Exercise aim: Reply only with how many lines in these entries hold the string "saturating".

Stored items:
File: src/rtl/time_count_param.sv
// time_count_param: prescaled elapsed-unit counter, saturating or wrapping; lap capture under TIME_COUNT_LAP_EN
module time_count_param #(
  parameter int TICKS_PER_UNIT = 4,
  parameter int UNIT_W = 4,
  parameter int MAX_UNITS = 15,
  parameter bit WRAP = 1'b0,
  localparam int SUB_W = ($clog2(TICKS_PER_UNIT) > 1) ? $clog2(TICKS_PER_UNIT) : 1
) (
  input  logic              clk,
  input  logic              R_n,
  input  logic              clr,
  input  logic              run,
  input  logic              tick,
  input  logic [UNIT_W-1:0] thresh,
  output logic [UNIT_W-1:0] time_units,
  output logic [SUB_W-1:0]  sub_count,
  output logic              tc,
  output logic              match_p,
`ifdef TIME_COUNT_LAP_EN
  input  logic              lap,
  output logic [UNIT_W-1:0] lap_units,
`endif
  output logic              wrap_p
);
  logic [UNIT_W-1:0] units_q, units_d, units_inc;
  logic [SUB_W-1:0]  sub_q, sub_d;
  logic              match_q, match_d, wrap_q, wrap_d, cnt, sub_last;
  assign units_inc = units_q + 1'b1;
  assign sub_last  = sub_q == SUB_W'(TICKS_PER_UNIT - 1);
  assign tc        = sub_last && (units_q == UNIT_W'(MAX_UNITS));
  assign cnt       = tick & run & ~clr;
  // At terminal count a saturating counter simply falls through to hold
  always_comb begin
    units_d = units_q;
    sub_d   = sub_q;
    match_d = 1'b0;
    wrap_d  = 1'b0;
    if (clr) begin
      units_d = '0;
      sub_d   = '0;
    end else if (cnt && !sub_last) begin
      sub_d = sub_q + 1'b1;
    end else if (cnt && !tc) begin
      sub_d   = '0;
      units_d = units_inc;
      match_d = units_inc == thresh;
    end else if (cnt && WRAP) begin
      units_d = '0;
      sub_d   = '0;
      wrap_d  = 1'b1;
      match_d = thresh == '0;
    end
  end
  always_ff @(posedge clk or negedge R_n) begin
    if (!R_n) begin
      units_q <= '0;
      sub_q   <= '0;
      match_q <= 1'b0;
      wrap_q  <= 1'b0;
    end else begin
      units_q <= units_d;
      sub_q   <= sub_d;
      match_q <= match_d;
      wrap_q  <= wrap_d;
    end
  end
`ifdef TIME_COUNT_LAP_EN
  logic [UNIT_W-1:0] lap_q;
  always_ff @(posedge clk or negedge R_n) begin
    if (!R_n) lap_q <= '0;
    else if (lap) lap_q <= units_q;
  end
  assign lap_units = lap_q;
`endif
  assign time_units = units_q;
  assign sub_count  = sub_q;
  assign match_p    = match_q;
  assign wrap_p     = WRAP && wrap_q;
endmodule
--- config.mk ---
export PLATFORM = sky130hd
export DESIGN_NAME = axis_pkt_fifo
export DESIGN_NICKNAME = d
export VERILOG_FILES = /design/src/rtl/axis_pkt_fifo.sv
export SDC_FILE = /design/constraint.sdc
export NUM_CORES = 1
export LEC_CHECK = 0
export CAP_MARGIN = 30
export CORE_MARGIN = 4
export CORE_UTILIZATION = 30
export CTS_CLUSTER_SIZE = 25
export DETAILED_ROUTE_END_ITERATION = 8
export SYNTH_ARGS = -nofsm -noshare
export SYNTH_HDL_FRONTEND = slang
export SYNTH_SLANG_ARGS = --single-unit
--- constraint.sdc ---
create_clock -name clk -period 4.6 [get_ports clk]
set_clock_uncertainty 0.05 [all_clocks]
set_input_delay 0.46 -clock clk [delete_from_list [all_inputs] [get_ports clk]]
set_output_delay 0.46 -clock clk [all_outputs]
set_load 0.005 [all_outputs]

Output for this task: 2